A: $$I=\int\frac{x-1}{\sqrt{1+\sqrt{1-x^2}}}dx$$
Start from substitution $t^2=1-x^2,\quad x=\sqrt{1-t^2},\quad dx=-\frac{t}{\sqrt{1-t^2}}dt$ 
$$
I=\int\frac{t(1-\sqrt{1-t^2})}{\sqrt{1+t}\sqrt{1-t^2}}dt=\int\frac{t}{\sqrt{1+t}\sqrt{1-t^2}}dt-\int\frac{t}{\sqrt{1+t}}dt=I_1-I_2+const
$$
$I_2$ is trivial and equal to $\frac{2}{3}(t-2)\sqrt{t+1}$, $I_1 $ requires further transformation
$$
I_1=\int\frac{t}{\sqrt{1+t}\sqrt{1-t^2}}dt=\int\frac{t}{(1+t)\sqrt{1-t}}dt\\
I_1=\int\frac{1}{\sqrt{1-t}}dt-\int\frac{1}{(1+t)\sqrt{1-t}}dt
$$
First integral is trivial, second is also can be considered as a table one (alternatively use substitution $z^2=1-t$).
$$
I_1=(-2\sqrt{1-t})-\left(-\sqrt{2}\tanh^{-1}\left(\frac{1-t}{2}\right)\right)
$$
Hence,
$$
I=-2\sqrt{1-t}+\left(\sqrt{2}\tanh^{-1}\left(\frac{1-t}{2}\right)\right)-\frac{2}{3}(t-2)\sqrt{1+t}+const
$$
Or in initial variables 
$$
I=-2\sqrt{1-\sqrt{1-x^2}}+\left(\sqrt{2}\tanh^{-1}\left(\frac{1-\sqrt{1-x^2}}{2}\right)\right)-\frac{2}{3}(\sqrt{1-x^2}-2)\sqrt{1+\sqrt{1-x^2}}+const
$$
A: Boy can you learn alot from this question. Using a "standard technique"
one arrives at the substitution:
$$x=\frac{4s(s^2-1)}{(s^2+1)^2}$$
This will make the integral into a rational function of $s$.
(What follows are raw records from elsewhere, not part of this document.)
==> design/flow/design.v <==
`timescale 1ns / 1ps
module Register #(parameter [15:0] RESET_VALUE = 16'h0000) (I, E, FunSel, Clock, Reset, Q);
    input wire [15:0] I;
    input wire E;
    input wire [2:0] FunSel;
    input wire Clock;
    input wire Reset;  
    output reg [15:0] Q;
    always @(posedge Clock) begin
        if (~Reset)
            Q <= RESET_VALUE;
        else if(E) begin
            case(FunSel)
                3'b000: Q <= Q - 16'd1;
                3'b001: Q <= Q + 16'd1;
                3'b010: Q <= I;
                3'b011: Q <= 16'b0;
                3'b100: Q <= {8'b0, I[7:0]};
                3'b101: Q[7:0] <= I[7:0];
                3'b110: Q[15:8] <= I[7:0];
                3'b111: Q[15:0] <= { {8{I[7]}}, I[7:0] };
            endcase
        end
    end
endmodule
This substitution is invertible via 
$$s=\frac{\sqrt{2-2\sqrt{1-x^2}-x^2}-\sqrt{2}\sqrt{1+\sqrt{1-x^2}}}{x}$$
(and yes, there is a logic to this).
To see that the integral is rational we need that 
$\sqrt{1+\sqrt{1-x^2}}$ is rational. 
One can calculate that $$\sqrt{1-x^2}=\frac{s^4-6s^2+1}{(s^2+1)^2}$$
and that 
$$\sqrt{1+\sqrt{1-x^2}}=\frac{2\sqrt{2}s}{s^2+1}$$
The rest is a standard substitution, to a rational function and then partial fractions can be applied. The denominator is actually quite nice, the numerator is a messy polynomial, but that is not too serious, then just substitute to get back to $x$.